Of the entries below, return only those lines from the line with "buf+inv,5089,6099,0.0751" to the line with "simple gates,4459,4459,0.0874", exactly, both included.

[Collected data entries]
------------------------------------------------

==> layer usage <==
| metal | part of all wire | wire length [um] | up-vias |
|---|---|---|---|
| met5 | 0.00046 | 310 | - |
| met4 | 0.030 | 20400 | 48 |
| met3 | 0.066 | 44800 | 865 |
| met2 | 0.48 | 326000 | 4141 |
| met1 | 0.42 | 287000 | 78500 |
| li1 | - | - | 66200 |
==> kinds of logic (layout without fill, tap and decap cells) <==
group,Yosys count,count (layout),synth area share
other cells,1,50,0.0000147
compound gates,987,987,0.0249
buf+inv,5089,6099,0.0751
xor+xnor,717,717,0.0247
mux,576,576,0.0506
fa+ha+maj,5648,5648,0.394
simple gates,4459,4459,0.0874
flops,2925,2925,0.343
This design comes from an exercise in tuning for small area, a short achievable clock period and few clock cycles per item on the open sky130 flow, not from production work.
RTL that was checked went through simulation tests only; none was proved equivalent to the original.
No activity file was given, so power comes from the tool's default toggle rates.

## averaged_current_sense
module averaged_current_sense (
  input  wire logic                            clk,
  input  wire logic                            rst,
  input  wire logic                            s_valid,
  output logic                                 s_ready,
  input  wire logic [acs_pkg::CH_W-1:0]        s_channel,
  input  wire logic                            s_kind,
  input  wire logic [acs_pkg::SAMPLE_BITS-1:0] s_sample,
  output logic                                 r_valid,
  input  wire logic                            r_ready,
  output logic [acs_pkg::CH_W-1:0]             r_channel,
  output logic                                 r_kind,
  output logic [acs_pkg::SAMPLE_BITS-1:0]      r_average,
  output logic [acs_pkg::MA_W-1:0]             r_current_ma,
  input  wire logic                            cfg_we,
  input  wire logic [acs_pkg::CFG_IDX_W-1:0]   cfg_index,
  input  wire logic [acs_pkg::CFG_W-1:0]       cfg_data
);
Size in the first run: ~3200 cells after synthesis.
clock: 8.5 ns
lec_check: 0
abc_area: 1
abc_clock_period_in_ps: 3500
cap_margin: 20
core_margin: 2
core_utilization: 40
cts_buf_list: sky130_fd_sc_hd__clkbuf_4 sky130_fd_sc_hd__clkbuf_8
cts_cluster_size: 30
setup_slack_margin: 5.0
slew_margin: 20
standard.sh (not shown) runs the stock make flow with config.mk's settings and CLKGATE_MAP_FILE= SYNTH_SCRIPT=/design/flow/synth_recipe.tcl, a recipe that flattens the netlist after the stock synthesis.
==> flow/flow/run.sh <==
#!/bin/bash
# The standard layout, with buf_2 port buffers, resizing not held to a cell's
# footprint, and timing repair aiming at 5.2 ns of setup slack.
bash standard.sh MATCH_CELL_FOOTPRINT=0 "BUFFER_PORTS_ARGS=-buffer_cell sky130_fd_sc_hd__buf_2" SETUP_SLACK_MARGIN=5.2 finish > standard.log 2>&1
The starting point completed with no timing, DRC or antenna violations.
Testbench counts at the start, summed over its fixed seeds: cycles 16,657, items 4,813.
From an optimization exercise on the open Yosys and OpenROAD flow, aimed at small area, a short achievable clock period and few clock cycles per item; shortcuts taken in it are not production practice. Function was checked by simulation only, so behaviour that the tests miss may differ from the original. No activity file was given, so power comes from the tool's default toggle rates.

== job 8085 ==
==> flow/design.v (excerpt) <==
module pid_heading_controller_core (
    input  wire logic                                i_clk,
    input  wire logic                                i_rst_n,
    input  wire logic                                psel,
    input  wire logic                                penable,
    input  wire logic                                pwrite,
    input  wire logic [phc_pkg::ADDR_W-1:0]          paddr,
    input  wire logic [phc_pkg::DATA_W-1:0]          pwdata,
    output logic      [phc_pkg::DATA_W-1:0]          prdata,
    output logic                                     pready,
    input  wire logic                                i_in_valid,
    output logic                                     o_in_stall,
    input  wire logic signed [phc_pkg::ANGLE_W-1:0]  i_measured_angle,
    output logic                                     o_out_valid,
    input  wire logic                                i_out_stall,
    output logic signed [phc_pkg::DRIVE_W-1:0]       o_drive_cmd,
    output logic                                     o_clamped
);
clock: 8.0 ns
lec_check: 0
abc_area: 1
cap_margin: 20
core_margin: 2
core_utilization: 60
cts_cluster_diameter: 100
cts_cluster_size: 22
place_density: 0.8
setup_slack_margin: 4.9
slew_margin: 20
synth_hierarchical: 1
synth_minimum_keep_size: 0
run.sh (not shown) runs the stock make flow with config.mk's settings and CLKGATE_MAP_FILE= SYNTH_SCRIPT=/design/flow/synth_recipe.tcl, a recipe that flattens the netlist after the stock synthesis.
Job 8085: all stages complete, timing, DRC and antenna checks passed
Testbench counts of job 8085, summed over its fixed seeds: cycles 17,224, items 16,000.
Edits applied to the flow inputs when going from job 8085 to job 6958:
# job 8085
export LEC_CHECK = 0
export ABC_AREA = 1
export CAP_MARGIN = 20
export CORE_MARGIN = 2
export CORE_UTILIZATION = 60
export CTS_CLUSTER_DIAMETER = 100
export CTS_CLUSTER_SIZE = 22
export PLACE_DENSITY = 0.8
export SETUP_SLACK_MARGIN = 4.9
export SLEW_MARGIN = 20
export SYNTH_HIERARCHICAL = 1
export SYNTH_MINIMUM_KEEP_SIZE = 0
create_clock -name core_clock -period 8.0 [get_ports {i_clk}]
# job 6958
export LEC_CHECK = 0
export ABC_AREA = 1
export CAP_MARGIN = 20
export CORE_MARGIN = 2
export CORE_UTILIZATION = 60
export PLACE_DENSITY = 0.7
export SETUP_SLACK_MARGIN = 4.8
export SLEW_MARGIN = 20
export SYNTH_HIERARCHICAL = 1
export SYNTH_MINIMUM_KEEP_SIZE = 0
create_clock -name core_clock -period 8.0 [get_ports {i_clk}]
==> comparison <==
Looking at portion of the clock cycle consumed by the worst path in the final layout across job 6958 and job 8085, the one that comes out lower is job 8085.
Taking job 6958 as 1.0, job 8085 lands at 0.914 on power after layout.
Row multi-input logic portion of the cell area: job 6958 lower / job 8085 higher
In the metrics for job 6958 and job 8085, the one carrying the higher maximum fanout along the worst path is job 6958.
As far as post-synthesis adder-cell area fraction goes, job 8085 and job 6958 are indistinguishable; the numbers are identical.
The final reports for job 6958 and job 8085 show clock power share higher in the former.
Relative to job 8085, the cell area measured on job 6958 has increased by a few percent.
From job 8085 to job 6958 the numbers moved as follows: number of instances in the placed design level, maximum frequency moved down.
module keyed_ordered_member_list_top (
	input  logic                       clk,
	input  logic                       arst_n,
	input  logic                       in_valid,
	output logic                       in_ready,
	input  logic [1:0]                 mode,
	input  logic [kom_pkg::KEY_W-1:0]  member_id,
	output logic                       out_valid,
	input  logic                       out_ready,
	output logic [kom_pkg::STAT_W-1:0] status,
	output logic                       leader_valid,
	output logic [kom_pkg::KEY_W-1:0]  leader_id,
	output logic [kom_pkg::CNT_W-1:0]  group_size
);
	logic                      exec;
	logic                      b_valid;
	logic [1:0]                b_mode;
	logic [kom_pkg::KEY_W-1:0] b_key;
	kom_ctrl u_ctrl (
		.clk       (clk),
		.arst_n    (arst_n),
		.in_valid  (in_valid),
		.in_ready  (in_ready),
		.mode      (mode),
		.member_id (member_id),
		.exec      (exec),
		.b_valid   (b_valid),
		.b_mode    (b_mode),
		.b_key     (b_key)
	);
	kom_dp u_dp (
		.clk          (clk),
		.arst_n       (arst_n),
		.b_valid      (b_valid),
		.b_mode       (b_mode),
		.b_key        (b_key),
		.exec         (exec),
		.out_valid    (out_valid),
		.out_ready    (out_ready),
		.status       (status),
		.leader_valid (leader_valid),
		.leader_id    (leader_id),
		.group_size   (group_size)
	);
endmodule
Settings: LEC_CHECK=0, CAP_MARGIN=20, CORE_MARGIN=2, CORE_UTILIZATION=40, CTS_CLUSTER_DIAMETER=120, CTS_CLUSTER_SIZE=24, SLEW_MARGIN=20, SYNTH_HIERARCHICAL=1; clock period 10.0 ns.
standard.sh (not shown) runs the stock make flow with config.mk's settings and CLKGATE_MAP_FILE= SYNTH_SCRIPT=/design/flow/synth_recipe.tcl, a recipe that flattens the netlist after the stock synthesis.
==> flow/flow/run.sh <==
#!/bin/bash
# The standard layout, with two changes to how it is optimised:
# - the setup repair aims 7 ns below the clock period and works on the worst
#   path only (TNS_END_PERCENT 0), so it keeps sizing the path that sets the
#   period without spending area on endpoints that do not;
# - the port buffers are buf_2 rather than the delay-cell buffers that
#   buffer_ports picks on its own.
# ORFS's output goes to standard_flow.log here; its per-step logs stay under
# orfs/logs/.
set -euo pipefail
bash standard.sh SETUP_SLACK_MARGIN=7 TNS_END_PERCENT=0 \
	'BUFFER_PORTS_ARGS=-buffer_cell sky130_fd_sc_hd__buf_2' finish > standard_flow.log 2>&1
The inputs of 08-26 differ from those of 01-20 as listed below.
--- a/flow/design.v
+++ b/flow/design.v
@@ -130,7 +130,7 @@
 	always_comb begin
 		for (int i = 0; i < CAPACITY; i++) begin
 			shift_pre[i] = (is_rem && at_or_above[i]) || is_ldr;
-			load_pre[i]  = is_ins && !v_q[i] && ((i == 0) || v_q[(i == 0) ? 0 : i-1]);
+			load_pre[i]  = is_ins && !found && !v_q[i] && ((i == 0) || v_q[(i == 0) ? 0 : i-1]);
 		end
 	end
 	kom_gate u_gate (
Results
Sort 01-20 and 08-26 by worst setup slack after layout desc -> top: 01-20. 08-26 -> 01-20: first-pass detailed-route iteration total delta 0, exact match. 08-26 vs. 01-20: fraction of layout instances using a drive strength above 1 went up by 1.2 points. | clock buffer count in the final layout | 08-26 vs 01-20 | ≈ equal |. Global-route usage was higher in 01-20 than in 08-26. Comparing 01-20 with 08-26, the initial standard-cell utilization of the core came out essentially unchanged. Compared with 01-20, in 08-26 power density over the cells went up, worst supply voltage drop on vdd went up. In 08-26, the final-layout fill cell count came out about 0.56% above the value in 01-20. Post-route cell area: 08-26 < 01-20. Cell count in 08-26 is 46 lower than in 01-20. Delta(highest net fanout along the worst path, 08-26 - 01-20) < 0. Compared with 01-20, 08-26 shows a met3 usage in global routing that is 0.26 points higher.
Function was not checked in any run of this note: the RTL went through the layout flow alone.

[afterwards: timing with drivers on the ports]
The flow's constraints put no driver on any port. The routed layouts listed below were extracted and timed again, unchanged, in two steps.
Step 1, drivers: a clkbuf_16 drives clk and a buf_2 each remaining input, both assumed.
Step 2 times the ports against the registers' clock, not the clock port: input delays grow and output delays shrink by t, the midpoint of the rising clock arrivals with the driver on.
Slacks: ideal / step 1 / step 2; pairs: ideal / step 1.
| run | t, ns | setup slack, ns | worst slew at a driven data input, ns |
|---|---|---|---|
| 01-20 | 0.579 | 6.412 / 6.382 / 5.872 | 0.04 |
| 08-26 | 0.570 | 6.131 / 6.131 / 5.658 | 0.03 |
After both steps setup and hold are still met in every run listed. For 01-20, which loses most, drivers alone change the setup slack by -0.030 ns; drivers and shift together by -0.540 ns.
From an optimization exercise on the open Yosys and OpenROAD flow, aimed at small area, a short achievable clock period and few clock cycles per item; shortcuts taken in it are not production practice.
Function was not checked in any run shown here: the RTL went through the layout flow alone.

==> flow/design.v, too long to show whole: its modules and the start of the top module <==
// module pe_requant: 758 lines
module pe_requant #(
    parameter int ACC_W  = 32,
    parameter int MULT_W = 16,
    parameter int CNT_W  = 16
) (
    input  logic              clk,
    input  logic              rst_n,
    input  logic              in_valid,
    output logic              in_ready,
    input  logic [ACC_W-1:0]  in_acc,
    input  logic [ACC_W-1:0]  in_bias,
    input  logic              in_last,
    output logic              out_valid,
    input  logic              out_ready,
    output logic [7:0]        out_data,
    output logic              out_last,
    input  logic              cfg_we,
    input  logic [MULT_W-1:0] cfg_mult,
    input  logic [4:0]        cfg_shift,
    input  logic [7:0]        cfg_zp,
    output logic              busy,
    output logic [CNT_W-1:0]  out_count
);
  // ...
==> flow/run.sh <==
#!/bin/bash
# synth_recipe.tcl (not shown) runs the flow's synth.tcl, then flattens the netlist and writes it again
# the make line also repeats each setting of config.mk as NAME=value (left out here)
make -C /OpenROAD-flow-scripts/flow DESIGN_CONFIG=/design/flow/config.mk WORK_HOME=/design/flow/orfs CLKGATE_MAP_FILE= SYNTH_SCRIPT=/design/flow/synth_recipe.tcl finish
==> flow/config.mk <==
export PLATFORM = sky130hd
export DESIGN_NAME = pe_requant
export DESIGN_NICKNAME = pe_requant
export VERILOG_FILES = /design/flow/design.v
export SDC_FILE = /design/flow/constraint.sdc
export NUM_CORES = 4
export LEC_CHECK = 0
export ABC_CLOCK_PERIOD_IN_PS = 4400
export CAP_MARGIN = 20
export CORE_MARGIN = 2
export CORE_UTILIZATION = 65
export SETUP_SLACK_MARGIN = 5.0
export SLEW_MARGIN = 20
==> flow/constraint.sdc <==
create_clock -name core_clock -period 9.0 [get_ports {clk}]
set_input_delay 1.8000 -clock core_clock [delete_from_list [all_inputs] [get_ports {clk}]]
set_output_delay 1.8000 -clock core_clock [all_outputs]
set_load 0.01 [all_outputs]
This is an optimization exercise on Yosys and OpenROAD, whose aim is small area, a short achievable clock period and few clock cycles per item, not a production implementation.
RTL that was checked went through simulation tests only; none was proved equivalent to the original.
Power and IR drop assume default switching activity.

==> inputs of job 5722 <==
==> flow/design.v <==
module vadd_pipe_kernel #(
    parameter int C_DATA_WIDTH = 512,
    parameter int C_LANE_WIDTH = 32,
    parameter int C_STAGES     = 1
) (
    input  logic                    clk,
    input  logic                    reset,
    output logic                    in_ready,
    input  logic                    in_avail,
    input  logic [C_DATA_WIDTH-1:0] in_data,
    input  logic                    out_ready,
    output logic                    out_avail,
    output logic [C_DATA_WIDTH-1:0] out_data,
    input  logic [C_LANE_WIDTH-1:0] cfg_addend,
    input  logic                    cfg_clear,
    output logic [31:0]             beat_count,
    output logic                    ovf_sticky
);
    localparam int N_LANES = C_DATA_WIDTH / C_LANE_WIDTH;
    logic                    valid_q;
    logic [C_DATA_WIDTH-1:0] data_q;
    logic [C_DATA_WIDTH-1:0] lane_result;
    logic [N_LANES-1:0]      lane_carry;
    logic                    load;
    for (genvar i = 0; i < N_LANES; i++) begin : g_lane
        logic [C_LANE_WIDTH:0] lane_sum;
        assign lane_sum      = {1'b0, in_data[i*C_LANE_WIDTH +: C_LANE_WIDTH]} + {1'b0, cfg_addend};
        assign lane_carry[i] = lane_sum[C_LANE_WIDTH];
        assign lane_result[i*C_LANE_WIDTH +: C_LANE_WIDTH] = lane_sum[C_LANE_WIDTH-1:0];
    end
    assign load      = !valid_q || out_ready;
    assign in_ready  = load;
    assign out_avail = valid_q;
    assign out_data  = data_q;
    always_ff @(posedge clk) begin
        if (!reset) valid_q <= 1'b0;
        else if (load) valid_q <= in_avail;
    end
    always_ff @(posedge clk) begin
        if (load) data_q <= lane_result;
    end
    always_ff @(posedge clk) begin
        if (!reset || cfg_clear) begin
            beat_count <= '0;
            ovf_sticky <= 1'b0;
        end else begin
            if (valid_q && out_ready) beat_count <= beat_count + 32'd1;
            if (in_avail && load && (|lane_carry)) ovf_sticky <= 1'b1;
        end
    end
endmodule
From an optimization exercise on the open Yosys and OpenROAD flow, aimed at small area and a short achievable clock period; shortcuts taken in it are not production practice. RTL that was checked went through simulation tests only; none was proved equivalent to the original. The RTL of runs 4 and 5 was laid out without a check of its function. Power is estimated from default activity; no workload was simulated.

==> standard.sh <==
#!/bin/bash
# synth_recipe.tcl (not shown) runs the flow's synth.tcl, then flattens the netlist and writes it again
# the make line also repeats each setting of config.mk as NAME=value (left out here)
make -C /OpenROAD-flow-scripts/flow DESIGN_CONFIG=/design/flow/config.mk WORK_HOME=/design/flow/orfs CLKGATE_MAP_FILE= SYNTH_SCRIPT=/design/flow/synth_recipe.tcl "${@:-finish}"
==> config.mk <==
export PLATFORM = sky130hd
export DESIGN_NAME = tdc_time_accum_top
export DESIGN_NICKNAME = tdc_time_accum_top
export VERILOG_FILES = /design/flow/design.v
export SDC_FILE = /design/flow/constraint.sdc
export NUM_CORES = 4
export LEC_CHECK = 0
export ABC_AREA = 1
export ABC_CLOCK_PERIOD_IN_PS = 2000
export CAP_MARGIN = 20
export CORE_MARGIN = 2
export CORE_UTILIZATION = 40
export CTS_BUF_LIST = sky130_fd_sc_hd__clkbuf_8 sky130_fd_sc_hd__clkbuf_16
export CTS_CLUSTER_DIAMETER = 80
export CTS_CLUSTER_SIZE = 20
export PLACE_DENSITY = 0.6
export SETUP_SLACK_MARGIN = 1.8
export SLEW_MARGIN = 20
==> flow/run.sh <==
#!/bin/bash
set -e
export BUFFER_PORTS_ARGS="-buffer_cell sky130_fd_sc_hd__buf_2"
bash standard.sh > standard_flow.log 2>&1
==> design.v <==
package tdc_pkg;
   localparam int N_CH   = 8;
   localparam int INT_W  = 11;
   localparam int FRAC_W = 11;
   localparam int SCALE  = 50;
   localparam int ACC_W  = 16;
   localparam int EV_W   = 20;
   localparam int ACC_SW = 36;
   localparam int OUT_W  = 37;
endpackage
module tdc_add_tree (
   input  logic        clk,
   input  logic [87:0] int_data,
   input  logic [87:0] frac_data,
   input  logic [7:0]  ch_mask,
   input  logic        v3,
   output logic [19:0] ev_o
);
   logic [7:0][10:0] mi, mf;
   for (genvar i = 0; i < 8; i++) begin : g_mask
      assign mi[i] = int_data[11*i +: 11]  & {11{ch_mask[i]}};
      assign mf[i] = frac_data[11*i +: 11] & {11{ch_mask[i]}};
   end
   logic [3:0][13:0] r0i_d, r0f_d, r0i_q, r0f_q;
   csa8to4 u_c0i (.m(mi), .r(r0i_d));
   csa8to4 u_c0f (.m(mf), .r(r0f_d));
   logic [13:0] s1i, c1i, s1f, c1f;
   logic [13:0] s1i_q, c1i_q, s1f_q, c1f_q;
   csa4to2 u_c1i (.r(r0i_q), .s(s1i), .c(c1i));
   csa4to2 u_c1f (.r(r0f_q), .s(s1f), .c(c1f));
   logic [13:0] si_q, sf_q;
   logic [19:0] a3, b3, c3, d3, t3s, t3c, e3s, e3c, e3s_q, e3c_q;
   assign a3  = {1'b0, si_q, 5'd0};
   assign b3  = {2'b0, si_q, 4'd0};
   assign c3  = {5'b0, si_q, 1'b0};
   assign d3  = {6'b0, sf_q};
   assign t3s = a3 ^ b3 ^ c3;
   assign t3c = {((a3[18:0] & b3[18:0]) | (a3[18:0] & c3[18:0]) | (b3[18:0] & c3[18:0])), 1'b0};
   assign e3s = t3s ^ t3c ^ d3;
   assign e3c = {((t3s[18:0] & t3c[18:0]) | (t3s[18:0] & d3[18:0]) | (t3c[18:0] & d3[18:0])), 1'b0};
   logic [19:0] e4_q;
   always_ff @(posedge clk) begin
      r0i_q <= r0i_d;
      r0f_q <= r0f_d;
      s1i_q <= s1i;
      c1i_q <= c1i;
      s1f_q <= s1f;
      c1f_q <= c1f;
      si_q  <= s1i_q + c1i_q;
      sf_q  <= s1f_q + c1f_q;
      e3s_q <= e3s;
      e3c_q <= e3c;
   end
   always_ff @(posedge clk) begin
      e4_q <= v3 ? (e3s_q + e3c_q) : 20'd0;
   end
   assign ev_o = e4_q;
endmodule
module csa8to4 (
   input  logic [7:0][10:0] m,
   output logic [3:0][13:0] r
);
   logic [13:0] x0, x1, x2, x3, x4, x5, x6, x7;
   logic [13:0] sa, ca, sb, cb;
   assign x0 = 14'(m[0]);
   assign x1 = 14'(m[1]);
   assign x2 = 14'(m[2]);
   assign x3 = 14'(m[3]);
   assign x4 = 14'(m[4]);
   assign x5 = 14'(m[5]);
   assign x6 = 14'(m[6]);
   assign x7 = 14'(m[7]);
   assign sa = x0 ^ x1 ^ x2;
   assign ca = {((x0[12:0] & x1[12:0]) | (x0[12:0] & x2[12:0]) | (x1[12:0] & x2[12:0])), 1'b0};
   assign sb = x3 ^ x4 ^ x5;
   assign cb = {((x3[12:0] & x4[12:0]) | (x3[12:0] & x5[12:0]) | (x4[12:0] & x5[12:0])), 1'b0};
   assign r[0] = sa ^ ca ^ sb;
   assign r[1] = {((sa[12:0] & ca[12:0]) | (sa[12:0] & sb[12:0]) | (ca[12:0] & sb[12:0])), 1'b0};
   assign r[2] = cb ^ x6 ^ x7;
   assign r[3] = {((cb[12:0] & x6[12:0]) | (cb[12:0] & x7[12:0]) | (x6[12:0] & x7[12:0])), 1'b0};
endmodule
module csa4to2 (
   input  logic [3:0][13:0] r,
   output logic [13:0]      s,
   output logic [13:0]      c
);
   logic [13:0] t, u;
   assign t = r[0] ^ r[1] ^ r[2];
   assign u = {((r[0][12:0] & r[1][12:0]) | (r[0][12:0] & r[2][12:0]) | (r[1][12:0] & r[2][12:0])), 1'b0};
   assign s = t ^ u ^ r[3];
   assign c = {((t[12:0] & u[12:0]) | (t[12:0] & r[3][12:0]) | (u[12:0] & r[3][12:0])), 1'b0};
endmodule
module tdc_time_accum (
   input  logic        clk,
   input  logic        rst,
   input  logic [87:0] int_data,
   input  logic [87:0] frac_data,
   input  logic [7:0]  ch_mask,
   input  logic        start,
   input  logic [15:0] acc_len,
   input  logic        acc_clear,
   output logic [36:0] out_sum,
   output logic [15:0] out_cnt,
   output logic        out_dval,
   output logic        busy
);
   logic [4:0]       vld_q;
   logic [4:0][15:0] len_q;
   logic             le1_q;     
   logic [19:0]      ev;        
   tdc_add_tree u_tree (
      .clk       (clk),
      .int_data  (int_data),
      .frac_data (frac_data),
      .ch_mask   (ch_mask),
      .v3        (vld_q[3]),
      .ev_o      (ev)
   );
   always_ff @(posedge clk or posedge rst) begin
      if (rst) begin
         vld_q <= '0;
      end else begin
         vld_q <= {vld_q[3:0], start};
      end
   end
   always_ff @(posedge clk) begin
      len_q <= {len_q[3:0], acc_len};
      le1_q <= (len_q[3][15:1] == 15'd0);
   end
   logic        acc_st_q;    
   logic        acc_st_d;
   logic [35:0] acc_q;
   logic [15:0] rem_q;       
   logic [15:0] blen_q;      
   logic [35:0] sum_q;
   logic [15:0] ocnt_q;
   logic        dval_q;
   logic        busy_q;
   logic [35:0] add;
   logic        last, finish, done;
   assign add    = acc_q + 36'(ev);
   assign last   = (rem_q == 16'd2);
   assign finish = acc_st_q ? last : le1_q;
   assign done   = vld_q[4] & finish & ~acc_clear;
   always_comb begin
      acc_st_d = acc_st_q;
      if (acc_clear) begin
         acc_st_d = 1'b0;
      end else if (vld_q[4]) begin
         acc_st_d = ~finish;
      end
   end
   always_ff @(posedge clk or posedge rst) begin
      if (rst) begin
         acc_st_q <= 1'b0;
         sum_q    <= '0;
         ocnt_q   <= '0;
         dval_q   <= 1'b0;
         busy_q   <= 1'b0;
      end else begin
         acc_st_q <= acc_st_d;
         if (done) begin
            sum_q  <= add;
            ocnt_q <= acc_st_q ? blen_q : 16'd1;
         end
         dval_q <= done;
         busy_q <= acc_st_d | start | (|vld_q[3:0]);
      end
   end
   always_ff @(posedge clk) begin
      acc_q <= (~acc_clear & (vld_q[4] ? ~finish : acc_st_q)) ? add : 36'd0;
      if (vld_q[4]) begin
         rem_q <= acc_st_q ? rem_q - 16'd1 : len_q[4];
      end
      if (vld_q[4] & ~acc_st_q) begin
         blen_q <= len_q[4];
      end
   end
   assign out_sum  = {1'b0, sum_q};
   assign out_cnt  = ocnt_q;
   assign out_dval = dval_q;
   assign busy     = busy_q;
endmodule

------------------------------------------------

▶ **Answer box**
buf+inv,5089,6099,0.0751
xor+xnor,717,717,0.0247
mux,576,576,0.0506
fa+ha+maj,5648,5648,0.394
simple gates,4459,4459,0.0874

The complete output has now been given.